START Data supplied

==> src/hw/rtl/pmmu_ram.sv <==
// generic single-port-write, registered-read ram
`timescale 1ns / 1ps
`default_nettype none
module pmmu_ram #(
	parameter int WIDTH = 8,
	parameter int DEPTH = 32
) (
	input  wire logic                     clk,
	input  wire logic                     we,
	input  wire logic [$clog2(DEPTH)-1:0] waddr,
	input  wire logic [WIDTH-1:0]         wdata,
	input  wire logic                     re,
	input  wire logic [$clog2(DEPTH)-1:0] raddr,
	output logic      [WIDTH-1:0]         rdata
);

	logic [WIDTH-1:0] mem [DEPTH];

	always_ff @(posedge clk) begin
		if (we)
			mem[waddr] <= wdata;
		if (re)
			rdata <= mem[raddr];
	end

endmodule
`default_nettype wire
--- config.mk ---
export PLATFORM = sky130hd
export DESIGN_NAME = pmmu_check
export DESIGN_NICKNAME = d
export VERILOG_FILES = /design/src/hw/rtl/pmmu_pkg.sv /design/src/hw/rtl/pmmu_check.sv
export SDC_FILE = /design/constraint.sdc
export NUM_CORES = 1
export LEC_CHECK = 0
export BUFFER_PORTS_ARGS = -buffer_cell sky130_fd_sc_hd__buf_2
export CAP_MARGIN = 20
export CELL_PAD_IN_SITES_DETAIL_PLACEMENT = 2
export CELL_PAD_IN_SITES_GLOBAL_PLACEMENT = 2
export CORE_MARGIN = 10
export CORE_UTILIZATION = 20
export DETAILED_ROUTE_END_ITERATION = 8
export PLACE_DENSITY = 0.87
export SLEW_MARGIN = 0
export SYNTH_ARGS = -nofsm -noshare
export SYNTH_HDL_FRONTEND = slang
export SYNTH_SLANG_ARGS = --single-unit
export TNS_END_PERCENT = 10
--- constraint.sdc ---
create_clock -name vclk -period 1.5
set_input_delay 0 -clock vclk [all_inputs]
set_output_delay 0 -clock vclk [all_outputs]
set_load 0.005 [all_outputs]
--- src/hw/rtl/pmmu_pkg.sv ---
// shared types, constants and helpers of the paged address translator
`timescale 1ns / 1ps
`default_nettype none
package pmmu_pkg;

	localparam int MODE_SETS      = 4;
	localparam int PHYS_ADDR_BITS = 22;
	localparam int PAGES          = 8;
	localparam int ENTRIES        = MODE_SETS * PAGES;
	localparam int IDX_W          = $clog2(ENTRIES);

	localparam int OP_W    = 3;
	localparam int MODE_W  = 2;
	localparam int VA_W    = 16;
	localparam int PAGE_W  = 3;
	localparam int LV_W    = 16;
	localparam int PA_W    = 22;
	localparam int RSN_W   = 2;
	localparam int BASE_W  = 12;
	localparam int DESC_W  = 11;
	localparam int FLAGS_W = 3;
	localparam int CFG_W   = 16;

	// (base + block) << 6 | displacement before the wrap
	localparam int RAW_PA_W = BASE_W + 1 + 6;
	localparam logic [RAW_PA_W-1:0] PHYS_MASK = RAW_PA_W'((64'd1 << PHYS_ADDR_BITS) - 64'd1);

	localparam logic [VA_W-1:0] STATUS_REG_RESET = 16'o177572;
	localparam logic [VA_W-1:0] BYTE_ADDR_MASK   = 16'hFFFE;

	// descriptor bit positions
	localparam int DESC_LEN_LSB = 4;
	localparam int DESC_WR_BIT  = 3;
	localparam int DESC_ED_BIT  = 2;

	typedef enum logic [OP_W-1:0] {
		OP_READ           = 3'd0,
		OP_READ_UNCHECKED = 3'd1,
		OP_WRITE_WORD     = 3'd2,
		OP_WRITE_BYTE     = 3'd3,
		OP_LOAD_BASE      = 3'd4,
		OP_LOAD_DESC      = 3'd5,
		OP_SET_PC         = 3'd6,
		OP_CLEAR_ABORT    = 3'd7
	} op_t;

	typedef enum logic [RSN_W-1:0] {
		RSN_NONE   = 2'd0,
		RSN_NONRES = 2'd1,
		RSN_LENGTH = 2'd2,
		RSN_RDONLY = 2'd3
	} reason_t;

	typedef enum logic [1:0] {
		KEY_NONRES = 2'd0,
		KEY_RDONLY = 2'd1,
		KEY_UNUSED = 2'd2,
		KEY_RW     = 2'd3
	} key_t;

	typedef enum logic {
		CFG_MAPPING = 1'b0,
		CFG_STATUS  = 1'b1
	} cfg_idx_t;

	typedef enum logic {
		ST_IDLE = 1'b0,
		ST_EXEC = 1'b1
	} state_t;

	// outcome of one access, from the check unit to the control
	typedef struct packed {
		logic [PA_W-1:0]  pa;
		logic [RSN_W-1:0] reason;
		logic             mark_set;
	} chk_t;

	function automatic logic [IDX_W-1:0] set_index(input logic [MODE_W-1:0] mode,
		input logic [PAGE_W-1:0] page);
		logic [MODE_W-1:0] m;
		m = mode;
		if (mode >= MODE_W'(MODE_SETS - 1))
			m = MODE_W'(MODE_SETS - 1);
		return IDX_W'({m, page});
	endfunction

endpackage
`default_nettype wire

--- src/hw/rtl/pmmu_check.sv ---
// translation, access checks and written-mark decision for one access
`timescale 1ns / 1ps
`default_nettype none
module pmmu_check import pmmu_pkg::*; (
	input  wire logic [OP_W-1:0]   op,
	input  wire logic [VA_W-1:0]   va,
	input  wire logic [BASE_W-1:0] base,
	input  wire logic [DESC_W-1:0] desc,
	input  wire logic              mapping,
	input  wire logic [VA_W-1:0]   status_addr,
	output chk_t                   chk
);

	logic [1:0]          key;
	logic [6:0]          len;
	logic [6:0]          block;
	logic                in_bounds;
	logic                is_access;
	logic                is_write;
	logic                checked;
	logic [RSN_W-1:0]    raw_reason;
	logic [RAW_PA_W-1:0] raw_pa;

	assign key   = desc[1:0];
	assign len   = desc[DESC_W-1:DESC_LEN_LSB];
	assign block = va[12:6];

	always_comb begin
		is_access = 1'b0;
		is_write  = 1'b0;
		checked   = 1'b0;
		case (op) inside
			OP_READ: begin
				is_access = 1'b1;
				checked   = 1'b1;
			end
			OP_READ_UNCHECKED: begin
				is_access = 1'b1;
			end
			OP_WRITE_WORD, OP_WRITE_BYTE: begin
				is_access = 1'b1;
				is_write  = 1'b1;
				checked   = 1'b1;
			end
			default: begin
				is_access = 1'b0;
			end
		endcase
	end

	// downward pages grow from the top of the page
	assign in_bounds = desc[DESC_ED_BIT] ? (block >= len) : (block <= len);

	always_comb begin
		if (key == KEY_NONRES || key == KEY_UNUSED)
			raw_reason = RSN_NONRES;
		else if (!in_bounds)
			raw_reason = RSN_LENGTH;
		else if (is_write && key != KEY_RW)
			raw_reason = RSN_RDONLY;
		else
			raw_reason = RSN_NONE;
	end

	assign raw_pa = ((RAW_PA_W'(base) + RAW_PA_W'(block)) << 6) | RAW_PA_W'(va[5:0]);

	always_comb begin
		chk.reason   = RSN_NONE;
		chk.pa       = '0;
		chk.mark_set = 1'b0;
		if (is_access) begin
			if (!mapping) begin
				chk.pa = PA_W'(va);
			end else begin
				// the status register itself is exempt from the written mark
				chk.mark_set = (op == OP_WRITE_WORD && va != status_addr)
					|| (op == OP_WRITE_BYTE && (va & BYTE_ADDR_MASK) != status_addr);
				if (checked)
					chk.reason = raw_reason;
				if (chk.reason == RSN_NONE)
					chk.pa = PA_W'(raw_pa & PHYS_MASK);
			end
		end
	end

endmodule
`default_nettype wire

==> results.sh, run 1 <==
export IMPL_setup_tns_ns=-1.612
export IMPL_post_synth_and_or_nand_nor_area_fraction_pct=27.59
export IMPL_mean_instance_size_in_the_synthesized_netlist_um2=6.612
export IMPL_final_area_um2=2202
export IMPL_timing_critical_path_to_type="output port"
export IMPL_multi_input_area_um2=1383
export IMPL_power_total_uw=788.5
export IMPL_worstSetupStartpoint="desc[8]"
export IMPL_grt_overflow_total=0
export IMPL_outcome="finished with violations"
export IMPL_required_time_at_the_worst_slack_endpoint_ns=1.50
export IMPL_worst_hold_path_type="in -> out"
export IMPL_hold_violations=0
export IMPL_synth_area_mux_share_pct=0
export IMPL_synth_most_common_cell="nand2_1"
export IMPL_power_ir_vdd_worst_v=0.0001345
export IMPL_numPlacedInstances=353
export IMPL_synth_fa_ha_area_share_pct=16.49
export IMPL_grt_first_pass_wirelength_mm=11.51
export IMPL_seq_cell_count=0
export IMPL_ys_warn_count=0
export IMPL_design_final_nets=361
export IMPL_synth_top_family_by_area="compound AO/OA/AOI/OAI gates"
export IMPL_globalRouteTotalUtil_pct=14.34
export IMPL_chipHeight_um=96.93
export IMPL_design_die_area_um2=9395
export IMPL_finalWirelength_mm=7.641
export IMPL_detailedRoute_firstPassIterationCount=4
export IMPL_synth_seq_area_share_pct=0
export IMPL_synth_top_area_share_pct=14.80
export IMPL_routabilityCongestion=0.7720
export IMPL_io_pins=84
export IMPL_hold_path_origin="va[13]"
export IMPL_via_count=1796
export IMPL_p_per_area_nw_per_um2=358.1
export IMPL_dp_hpwl_mm=5.712
export IMPL_final_max_slew_viol_count=0
export IMPL_post_place_ws_ns=-0.3203
export IMPL_post_route_cells_drive_above_1_share_pct=54.74
export IMPL_timing_final_setup_violations=20
export IMPL_failed_checks="negative setup slack"
export IMPL_p_leak_uw=0.0009955
export IMPL_antenna_found_initial=0
export IMPL_initial_core_util_pct=21.11
export IMPL_ranking_of_synthesized_cells_by_instance_count="nand2_1, xnor2_1, o21ai_1, ha_1, inv_1"
export IMPL_share_of_the_synthesized_area_in_compound_gates_ao_oa_aoi_oai_pct=32.24
export IMPL_synth_distinct_cells=42
export IMPL_num_clock_buffers=0
export IMPL_max_freq_mhz=615.5
export IMPL_timing_final_ws_setup_ns=-0.1247
export IMPL_worstSetupStartpointType="input pin"
export IMPL_max_cap_violations=0
export IMPL_cp_arrival_ns=1.62
export IMPL_synth_xor_area_share_pct=16.28
export IMPL_port_buffers=80
export IMPL_yosys_area_top_type="ha_1"
export IMPL_cp_max_fo=6
export IMPL_grt_pass1_vias=2102
export IMPL_postCtsHoldBufs=0
export IMPL_detail_route_iter0_violations=100
export IMPL_seqCellArea_um2=0
export IMPL_drt_antenna_violating_nets=0
export IMPL_period_minus_slack_ns=1.625
export IMPL_worstSetupPathType="in -> out"
export IMPL_drc=0
export IMPL_dpl_instance_area_um2=1838
export IMPL_finalNonFillerCells=357
export IMPL_period_share_pct=108.3
export IMPL_netlist_area_um2=1184
export IMPL_core_area_um2=5608
export IMPL_yosys_top_cells_area="ha_1, xnor2_1, nand2_1"
export IMPL_routed_wire_length_per_instance_um=21.40
export IMPL_rsz0062_at_grt="true"
export IMPL_post_synth_inst_count=179
export IMPL_drt_vias_per_instance=5.031
export IMPL_antenna_cells=0
export IMPL_rows=27
export IMPL_die_width_um=96.93
export IMPL_area_growth_synth_to_final_pct=86.05
export IMPL_num_fill_cells=677
export IMPL_maximum_number_of_pins_on_one_net_before_global_route_repair=15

END Data supplied

Work request:
An exact, complete copy of the lines above from the one with "export IMPL_ys_warn_count=0" through the one with "export IMPL_finalWirelength_mm=7.641" is the whole answer.

Task answer:
export IMPL_ys_warn_count=0
export IMPL_design_final_nets=361
export IMPL_synth_top_family_by_area="compound AO/OA/AOI/OAI gates"
export IMPL_globalRouteTotalUtil_pct=14.34
export IMPL_chipHeight_um=96.93
export IMPL_design_die_area_um2=9395
export IMPL_finalWirelength_mm=7.641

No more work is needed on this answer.